What needs to be done
Use the entries below and reproduce exactly the lines from the one containing "5_1_grt | 5631 | 0.521 | 0.424 | 66600" down to the one containing "No activity file", both of them included.

Provided records

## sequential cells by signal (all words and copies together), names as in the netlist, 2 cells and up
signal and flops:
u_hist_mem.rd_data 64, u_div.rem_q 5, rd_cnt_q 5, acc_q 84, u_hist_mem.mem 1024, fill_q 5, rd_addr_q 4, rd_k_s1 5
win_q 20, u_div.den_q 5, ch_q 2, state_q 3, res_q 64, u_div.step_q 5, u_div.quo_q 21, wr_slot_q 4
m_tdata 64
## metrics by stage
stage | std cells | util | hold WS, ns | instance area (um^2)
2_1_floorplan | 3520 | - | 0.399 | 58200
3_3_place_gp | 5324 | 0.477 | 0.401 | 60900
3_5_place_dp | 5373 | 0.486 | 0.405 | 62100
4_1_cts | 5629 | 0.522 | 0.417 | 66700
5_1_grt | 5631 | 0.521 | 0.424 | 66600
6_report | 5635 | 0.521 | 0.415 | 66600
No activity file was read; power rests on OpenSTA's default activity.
...
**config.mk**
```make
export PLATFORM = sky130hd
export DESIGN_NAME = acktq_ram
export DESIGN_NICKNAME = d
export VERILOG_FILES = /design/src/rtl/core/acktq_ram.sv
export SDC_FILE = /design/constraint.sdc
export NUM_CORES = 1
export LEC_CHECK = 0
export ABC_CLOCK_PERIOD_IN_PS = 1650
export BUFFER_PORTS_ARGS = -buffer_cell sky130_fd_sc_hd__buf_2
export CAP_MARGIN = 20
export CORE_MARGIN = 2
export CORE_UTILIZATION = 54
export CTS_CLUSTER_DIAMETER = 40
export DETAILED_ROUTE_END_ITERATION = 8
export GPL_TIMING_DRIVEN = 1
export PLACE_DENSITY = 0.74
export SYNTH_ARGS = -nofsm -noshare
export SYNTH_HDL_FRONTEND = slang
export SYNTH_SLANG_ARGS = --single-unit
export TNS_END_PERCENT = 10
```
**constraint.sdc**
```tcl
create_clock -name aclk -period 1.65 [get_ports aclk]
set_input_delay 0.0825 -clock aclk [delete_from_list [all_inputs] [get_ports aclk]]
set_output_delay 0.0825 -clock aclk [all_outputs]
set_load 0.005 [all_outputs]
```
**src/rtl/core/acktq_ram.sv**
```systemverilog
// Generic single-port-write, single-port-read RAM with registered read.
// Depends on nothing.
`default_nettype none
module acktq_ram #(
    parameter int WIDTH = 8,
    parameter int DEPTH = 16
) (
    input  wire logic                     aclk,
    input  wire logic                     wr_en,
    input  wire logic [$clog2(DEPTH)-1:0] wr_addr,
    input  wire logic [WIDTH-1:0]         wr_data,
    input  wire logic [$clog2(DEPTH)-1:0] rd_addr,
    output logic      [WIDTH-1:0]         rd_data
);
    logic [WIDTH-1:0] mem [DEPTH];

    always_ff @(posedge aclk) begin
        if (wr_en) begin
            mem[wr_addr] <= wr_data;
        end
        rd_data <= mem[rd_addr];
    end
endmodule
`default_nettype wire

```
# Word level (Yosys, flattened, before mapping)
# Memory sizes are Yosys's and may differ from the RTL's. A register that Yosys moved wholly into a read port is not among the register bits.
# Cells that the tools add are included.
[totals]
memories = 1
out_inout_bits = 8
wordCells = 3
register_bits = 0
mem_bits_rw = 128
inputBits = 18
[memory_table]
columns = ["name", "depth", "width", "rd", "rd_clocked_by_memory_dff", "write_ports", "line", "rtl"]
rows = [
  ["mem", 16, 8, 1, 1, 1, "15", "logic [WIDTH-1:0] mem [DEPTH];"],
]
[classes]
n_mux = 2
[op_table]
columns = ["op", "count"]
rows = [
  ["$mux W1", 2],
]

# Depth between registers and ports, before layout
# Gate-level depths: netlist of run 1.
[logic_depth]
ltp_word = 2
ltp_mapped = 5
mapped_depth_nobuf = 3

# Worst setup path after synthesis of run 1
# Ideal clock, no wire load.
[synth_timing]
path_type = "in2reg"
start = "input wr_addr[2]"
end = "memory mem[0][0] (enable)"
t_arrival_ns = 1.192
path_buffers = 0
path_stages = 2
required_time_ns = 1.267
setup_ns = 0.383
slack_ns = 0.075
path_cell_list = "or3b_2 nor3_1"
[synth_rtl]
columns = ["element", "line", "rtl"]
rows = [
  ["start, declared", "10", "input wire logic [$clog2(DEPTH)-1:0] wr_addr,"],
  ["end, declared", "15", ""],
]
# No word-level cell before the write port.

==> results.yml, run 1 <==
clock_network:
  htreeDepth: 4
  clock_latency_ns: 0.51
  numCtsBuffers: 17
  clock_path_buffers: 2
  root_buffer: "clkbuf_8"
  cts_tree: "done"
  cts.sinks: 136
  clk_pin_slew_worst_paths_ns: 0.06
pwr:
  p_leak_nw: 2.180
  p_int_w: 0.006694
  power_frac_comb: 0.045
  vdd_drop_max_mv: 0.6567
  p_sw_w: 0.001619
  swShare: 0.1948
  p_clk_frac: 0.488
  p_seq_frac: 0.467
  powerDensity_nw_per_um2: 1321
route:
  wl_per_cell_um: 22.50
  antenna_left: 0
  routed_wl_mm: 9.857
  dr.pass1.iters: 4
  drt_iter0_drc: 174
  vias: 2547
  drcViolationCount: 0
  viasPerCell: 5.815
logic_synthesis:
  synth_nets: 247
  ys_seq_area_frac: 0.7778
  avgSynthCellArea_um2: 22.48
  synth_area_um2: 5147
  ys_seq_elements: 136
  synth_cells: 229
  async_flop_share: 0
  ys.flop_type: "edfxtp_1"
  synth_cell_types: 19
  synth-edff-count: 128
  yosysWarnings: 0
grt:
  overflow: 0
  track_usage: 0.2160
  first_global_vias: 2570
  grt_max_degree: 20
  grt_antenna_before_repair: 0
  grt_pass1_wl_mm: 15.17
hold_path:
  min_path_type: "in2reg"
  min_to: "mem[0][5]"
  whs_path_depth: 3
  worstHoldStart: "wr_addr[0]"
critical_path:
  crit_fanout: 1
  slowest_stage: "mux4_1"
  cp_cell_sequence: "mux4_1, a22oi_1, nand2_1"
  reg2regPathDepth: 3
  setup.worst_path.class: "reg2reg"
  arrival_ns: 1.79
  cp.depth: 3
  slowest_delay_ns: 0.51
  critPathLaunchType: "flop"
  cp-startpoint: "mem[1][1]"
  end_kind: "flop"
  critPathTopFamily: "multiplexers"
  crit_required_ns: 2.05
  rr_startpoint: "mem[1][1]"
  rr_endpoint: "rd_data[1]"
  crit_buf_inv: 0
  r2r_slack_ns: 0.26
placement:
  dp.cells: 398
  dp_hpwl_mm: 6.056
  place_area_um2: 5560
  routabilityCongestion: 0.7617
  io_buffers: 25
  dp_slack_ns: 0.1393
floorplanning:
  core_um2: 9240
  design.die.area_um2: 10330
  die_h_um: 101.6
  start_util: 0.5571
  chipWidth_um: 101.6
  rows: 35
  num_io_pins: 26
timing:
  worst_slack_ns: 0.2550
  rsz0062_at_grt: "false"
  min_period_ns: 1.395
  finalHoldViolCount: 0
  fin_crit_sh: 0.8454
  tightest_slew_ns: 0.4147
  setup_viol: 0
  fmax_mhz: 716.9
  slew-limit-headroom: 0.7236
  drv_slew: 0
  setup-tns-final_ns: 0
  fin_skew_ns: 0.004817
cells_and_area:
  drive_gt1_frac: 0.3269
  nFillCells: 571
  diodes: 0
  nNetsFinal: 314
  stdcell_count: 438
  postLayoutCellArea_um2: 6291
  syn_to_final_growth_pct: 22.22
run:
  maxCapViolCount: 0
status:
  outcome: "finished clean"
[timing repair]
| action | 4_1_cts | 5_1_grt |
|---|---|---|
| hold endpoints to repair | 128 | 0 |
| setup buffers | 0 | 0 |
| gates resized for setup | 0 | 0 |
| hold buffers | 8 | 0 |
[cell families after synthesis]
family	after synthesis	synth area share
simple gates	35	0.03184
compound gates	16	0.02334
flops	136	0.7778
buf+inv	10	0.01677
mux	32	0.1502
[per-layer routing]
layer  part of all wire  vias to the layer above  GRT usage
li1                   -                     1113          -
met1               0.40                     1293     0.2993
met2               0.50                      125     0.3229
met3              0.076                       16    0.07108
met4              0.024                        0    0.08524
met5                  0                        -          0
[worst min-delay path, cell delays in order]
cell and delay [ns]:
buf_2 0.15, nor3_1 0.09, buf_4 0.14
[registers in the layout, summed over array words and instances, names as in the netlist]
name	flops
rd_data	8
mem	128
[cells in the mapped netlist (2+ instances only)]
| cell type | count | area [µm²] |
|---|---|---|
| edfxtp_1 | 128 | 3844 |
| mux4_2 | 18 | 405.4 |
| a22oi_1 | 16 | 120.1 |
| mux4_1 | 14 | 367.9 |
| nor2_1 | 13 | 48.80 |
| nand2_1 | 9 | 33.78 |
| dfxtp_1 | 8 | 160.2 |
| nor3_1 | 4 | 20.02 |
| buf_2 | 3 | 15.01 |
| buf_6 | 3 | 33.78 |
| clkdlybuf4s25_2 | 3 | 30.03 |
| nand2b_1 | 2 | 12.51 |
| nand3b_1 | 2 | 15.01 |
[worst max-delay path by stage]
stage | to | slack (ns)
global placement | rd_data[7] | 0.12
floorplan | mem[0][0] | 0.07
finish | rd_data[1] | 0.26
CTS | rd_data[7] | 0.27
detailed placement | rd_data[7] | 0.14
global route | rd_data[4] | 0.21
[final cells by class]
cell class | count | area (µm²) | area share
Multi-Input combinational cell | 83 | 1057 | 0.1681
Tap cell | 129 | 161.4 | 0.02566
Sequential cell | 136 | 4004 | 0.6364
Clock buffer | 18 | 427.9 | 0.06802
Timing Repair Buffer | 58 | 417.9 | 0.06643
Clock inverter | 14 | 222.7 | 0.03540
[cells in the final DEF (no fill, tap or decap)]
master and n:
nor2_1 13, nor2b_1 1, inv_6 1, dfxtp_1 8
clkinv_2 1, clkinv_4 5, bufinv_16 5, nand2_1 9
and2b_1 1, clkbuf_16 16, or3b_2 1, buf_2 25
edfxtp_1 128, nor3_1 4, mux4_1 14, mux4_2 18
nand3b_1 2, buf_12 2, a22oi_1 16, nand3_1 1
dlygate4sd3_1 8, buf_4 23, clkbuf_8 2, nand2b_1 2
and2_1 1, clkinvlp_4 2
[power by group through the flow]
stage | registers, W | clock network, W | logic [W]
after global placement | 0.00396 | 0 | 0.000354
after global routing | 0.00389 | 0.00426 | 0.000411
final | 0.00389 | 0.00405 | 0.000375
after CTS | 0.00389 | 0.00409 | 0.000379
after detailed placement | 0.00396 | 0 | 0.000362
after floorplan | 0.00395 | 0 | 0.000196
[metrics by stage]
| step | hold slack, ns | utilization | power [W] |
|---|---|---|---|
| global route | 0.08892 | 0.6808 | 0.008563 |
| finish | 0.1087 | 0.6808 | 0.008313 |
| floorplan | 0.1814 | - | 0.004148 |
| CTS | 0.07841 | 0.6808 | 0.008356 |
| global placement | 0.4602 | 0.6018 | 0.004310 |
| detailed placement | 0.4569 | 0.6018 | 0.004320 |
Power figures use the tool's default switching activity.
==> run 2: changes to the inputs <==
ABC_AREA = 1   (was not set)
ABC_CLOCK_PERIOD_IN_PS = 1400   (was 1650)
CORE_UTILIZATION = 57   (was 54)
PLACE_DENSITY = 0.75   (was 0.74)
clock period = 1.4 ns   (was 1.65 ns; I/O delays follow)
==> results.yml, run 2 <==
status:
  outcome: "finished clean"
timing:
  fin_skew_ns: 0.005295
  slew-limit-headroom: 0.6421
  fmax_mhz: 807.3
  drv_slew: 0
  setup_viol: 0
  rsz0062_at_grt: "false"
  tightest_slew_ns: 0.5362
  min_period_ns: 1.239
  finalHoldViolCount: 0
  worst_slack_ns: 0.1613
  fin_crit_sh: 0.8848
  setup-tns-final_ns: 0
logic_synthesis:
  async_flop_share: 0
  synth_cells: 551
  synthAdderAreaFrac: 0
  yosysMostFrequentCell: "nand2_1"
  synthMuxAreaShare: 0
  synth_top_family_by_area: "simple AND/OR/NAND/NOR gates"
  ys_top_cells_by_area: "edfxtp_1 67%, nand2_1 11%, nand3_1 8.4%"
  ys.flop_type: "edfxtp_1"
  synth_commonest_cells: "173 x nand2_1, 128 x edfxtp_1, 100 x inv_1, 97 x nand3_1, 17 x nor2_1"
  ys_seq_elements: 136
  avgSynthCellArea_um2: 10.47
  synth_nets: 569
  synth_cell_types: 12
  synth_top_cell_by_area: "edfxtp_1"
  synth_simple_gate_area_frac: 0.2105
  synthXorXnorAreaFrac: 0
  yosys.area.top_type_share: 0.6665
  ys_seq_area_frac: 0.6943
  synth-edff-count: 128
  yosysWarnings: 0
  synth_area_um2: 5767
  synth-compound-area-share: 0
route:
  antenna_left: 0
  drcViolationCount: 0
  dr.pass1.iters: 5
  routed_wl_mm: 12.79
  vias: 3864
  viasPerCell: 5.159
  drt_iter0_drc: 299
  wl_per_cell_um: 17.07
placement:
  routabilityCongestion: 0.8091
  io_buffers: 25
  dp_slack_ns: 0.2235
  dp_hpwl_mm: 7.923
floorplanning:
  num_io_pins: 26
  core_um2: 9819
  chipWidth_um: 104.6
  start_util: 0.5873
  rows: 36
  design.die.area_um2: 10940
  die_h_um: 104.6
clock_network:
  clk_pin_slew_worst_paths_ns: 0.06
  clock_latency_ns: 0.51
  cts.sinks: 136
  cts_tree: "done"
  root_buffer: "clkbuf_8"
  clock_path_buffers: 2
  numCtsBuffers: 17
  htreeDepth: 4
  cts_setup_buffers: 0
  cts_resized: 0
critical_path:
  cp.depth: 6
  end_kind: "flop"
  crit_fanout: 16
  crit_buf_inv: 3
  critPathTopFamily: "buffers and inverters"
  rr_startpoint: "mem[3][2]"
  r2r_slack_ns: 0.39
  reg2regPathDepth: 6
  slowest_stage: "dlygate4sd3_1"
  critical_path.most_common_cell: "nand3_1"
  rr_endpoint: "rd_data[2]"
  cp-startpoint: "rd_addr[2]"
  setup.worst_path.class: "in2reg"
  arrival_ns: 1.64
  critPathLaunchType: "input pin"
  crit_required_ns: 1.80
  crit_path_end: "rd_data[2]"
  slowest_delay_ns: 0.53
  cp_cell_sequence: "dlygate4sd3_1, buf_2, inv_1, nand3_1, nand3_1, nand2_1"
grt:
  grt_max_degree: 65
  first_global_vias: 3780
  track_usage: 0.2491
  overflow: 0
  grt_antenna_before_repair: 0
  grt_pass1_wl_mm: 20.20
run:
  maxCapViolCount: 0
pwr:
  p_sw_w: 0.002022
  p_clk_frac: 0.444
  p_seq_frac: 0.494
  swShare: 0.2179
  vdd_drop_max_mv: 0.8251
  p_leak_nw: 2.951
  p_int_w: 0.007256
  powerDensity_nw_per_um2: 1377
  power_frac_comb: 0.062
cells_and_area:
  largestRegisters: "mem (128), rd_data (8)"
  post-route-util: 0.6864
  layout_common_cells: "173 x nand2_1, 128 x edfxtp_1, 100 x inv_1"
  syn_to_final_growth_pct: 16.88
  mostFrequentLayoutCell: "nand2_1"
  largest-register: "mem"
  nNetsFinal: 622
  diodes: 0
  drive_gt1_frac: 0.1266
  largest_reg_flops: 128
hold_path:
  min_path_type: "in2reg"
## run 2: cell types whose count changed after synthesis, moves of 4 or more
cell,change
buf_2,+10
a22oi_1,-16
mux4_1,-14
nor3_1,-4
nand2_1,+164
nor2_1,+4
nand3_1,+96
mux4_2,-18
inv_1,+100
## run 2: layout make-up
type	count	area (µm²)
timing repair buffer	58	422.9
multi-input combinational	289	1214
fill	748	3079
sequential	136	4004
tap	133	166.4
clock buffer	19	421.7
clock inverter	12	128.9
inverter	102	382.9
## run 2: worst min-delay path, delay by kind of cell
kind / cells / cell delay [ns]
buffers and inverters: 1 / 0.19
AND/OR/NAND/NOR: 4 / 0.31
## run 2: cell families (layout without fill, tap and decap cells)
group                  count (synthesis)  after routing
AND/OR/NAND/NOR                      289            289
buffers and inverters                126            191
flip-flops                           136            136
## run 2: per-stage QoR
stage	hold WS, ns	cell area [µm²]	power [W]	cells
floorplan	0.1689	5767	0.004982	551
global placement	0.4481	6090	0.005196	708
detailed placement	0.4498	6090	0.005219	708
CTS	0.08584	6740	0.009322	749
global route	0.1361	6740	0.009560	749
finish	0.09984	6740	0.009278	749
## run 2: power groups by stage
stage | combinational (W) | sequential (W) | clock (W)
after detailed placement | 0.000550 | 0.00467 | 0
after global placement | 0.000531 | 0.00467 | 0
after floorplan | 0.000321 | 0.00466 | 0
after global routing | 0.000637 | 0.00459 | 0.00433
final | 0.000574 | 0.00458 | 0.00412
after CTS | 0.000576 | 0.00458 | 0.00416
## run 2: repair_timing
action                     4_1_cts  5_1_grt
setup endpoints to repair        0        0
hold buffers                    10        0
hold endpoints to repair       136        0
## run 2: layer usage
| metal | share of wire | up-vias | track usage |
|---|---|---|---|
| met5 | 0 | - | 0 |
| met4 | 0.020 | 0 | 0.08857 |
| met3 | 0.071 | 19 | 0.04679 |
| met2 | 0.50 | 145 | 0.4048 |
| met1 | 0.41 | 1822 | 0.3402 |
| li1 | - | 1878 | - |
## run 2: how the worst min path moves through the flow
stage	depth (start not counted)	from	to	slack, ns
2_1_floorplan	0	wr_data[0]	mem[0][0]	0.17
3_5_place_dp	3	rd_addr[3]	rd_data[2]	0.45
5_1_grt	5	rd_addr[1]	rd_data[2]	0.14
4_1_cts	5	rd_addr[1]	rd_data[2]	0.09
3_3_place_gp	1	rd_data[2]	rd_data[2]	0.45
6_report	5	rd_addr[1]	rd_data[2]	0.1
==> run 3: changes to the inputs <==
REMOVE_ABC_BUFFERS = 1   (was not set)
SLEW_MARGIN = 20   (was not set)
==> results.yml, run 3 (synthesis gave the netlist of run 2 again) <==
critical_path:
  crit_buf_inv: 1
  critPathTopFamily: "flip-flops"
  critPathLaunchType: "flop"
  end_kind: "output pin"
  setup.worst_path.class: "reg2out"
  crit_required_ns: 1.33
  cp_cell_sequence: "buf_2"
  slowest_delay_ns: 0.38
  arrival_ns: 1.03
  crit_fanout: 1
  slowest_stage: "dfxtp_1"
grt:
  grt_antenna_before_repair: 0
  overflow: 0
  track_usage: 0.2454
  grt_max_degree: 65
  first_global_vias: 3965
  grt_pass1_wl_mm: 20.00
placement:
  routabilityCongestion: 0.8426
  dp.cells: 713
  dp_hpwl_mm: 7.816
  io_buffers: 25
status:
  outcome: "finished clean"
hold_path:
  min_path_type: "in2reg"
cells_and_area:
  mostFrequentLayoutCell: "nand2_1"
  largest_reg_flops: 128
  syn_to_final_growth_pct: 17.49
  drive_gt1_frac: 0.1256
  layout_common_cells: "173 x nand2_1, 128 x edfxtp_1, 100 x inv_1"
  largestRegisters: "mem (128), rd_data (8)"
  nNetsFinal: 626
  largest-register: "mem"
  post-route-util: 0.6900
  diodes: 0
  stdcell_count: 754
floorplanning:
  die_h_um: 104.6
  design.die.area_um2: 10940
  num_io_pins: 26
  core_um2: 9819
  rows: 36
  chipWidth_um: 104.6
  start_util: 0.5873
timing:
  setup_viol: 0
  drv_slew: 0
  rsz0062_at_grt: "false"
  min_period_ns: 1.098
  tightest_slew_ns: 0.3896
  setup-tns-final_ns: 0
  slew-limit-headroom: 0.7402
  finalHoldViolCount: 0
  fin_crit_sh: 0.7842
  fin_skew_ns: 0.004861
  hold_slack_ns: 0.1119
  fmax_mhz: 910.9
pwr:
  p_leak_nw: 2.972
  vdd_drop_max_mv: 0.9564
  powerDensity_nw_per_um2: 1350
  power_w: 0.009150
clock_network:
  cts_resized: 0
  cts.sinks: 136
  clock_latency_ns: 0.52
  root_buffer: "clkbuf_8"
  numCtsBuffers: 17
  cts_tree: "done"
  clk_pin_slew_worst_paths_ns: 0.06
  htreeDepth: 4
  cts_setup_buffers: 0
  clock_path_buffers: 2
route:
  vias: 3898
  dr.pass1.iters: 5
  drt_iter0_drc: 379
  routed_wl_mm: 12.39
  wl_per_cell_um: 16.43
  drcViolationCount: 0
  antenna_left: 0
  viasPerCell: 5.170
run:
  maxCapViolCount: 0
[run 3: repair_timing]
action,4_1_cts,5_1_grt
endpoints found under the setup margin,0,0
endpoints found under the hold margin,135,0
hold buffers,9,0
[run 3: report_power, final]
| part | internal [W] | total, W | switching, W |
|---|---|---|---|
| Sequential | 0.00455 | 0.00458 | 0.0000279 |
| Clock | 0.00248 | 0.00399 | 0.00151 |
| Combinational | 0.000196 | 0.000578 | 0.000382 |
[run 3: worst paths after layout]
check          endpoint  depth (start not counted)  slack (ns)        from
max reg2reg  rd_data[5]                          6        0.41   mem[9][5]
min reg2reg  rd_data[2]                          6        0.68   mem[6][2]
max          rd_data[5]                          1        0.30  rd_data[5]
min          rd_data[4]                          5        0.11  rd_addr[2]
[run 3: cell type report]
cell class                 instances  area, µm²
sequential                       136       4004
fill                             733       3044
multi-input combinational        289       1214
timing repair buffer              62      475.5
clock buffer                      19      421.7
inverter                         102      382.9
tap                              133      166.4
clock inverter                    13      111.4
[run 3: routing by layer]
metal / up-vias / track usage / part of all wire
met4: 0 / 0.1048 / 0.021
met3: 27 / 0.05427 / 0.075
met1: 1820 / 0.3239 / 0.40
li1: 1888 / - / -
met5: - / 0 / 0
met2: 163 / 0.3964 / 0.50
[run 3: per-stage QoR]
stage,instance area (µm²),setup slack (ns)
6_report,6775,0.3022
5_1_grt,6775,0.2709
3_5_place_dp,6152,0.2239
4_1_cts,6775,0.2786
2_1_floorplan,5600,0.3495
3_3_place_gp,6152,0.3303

The completed task
5_1_grt | 5631 | 0.521 | 0.424 | 66600
6_report | 5635 | 0.521 | 0.415 | 66600
No activity file was read; power rests on OpenSTA's default activity.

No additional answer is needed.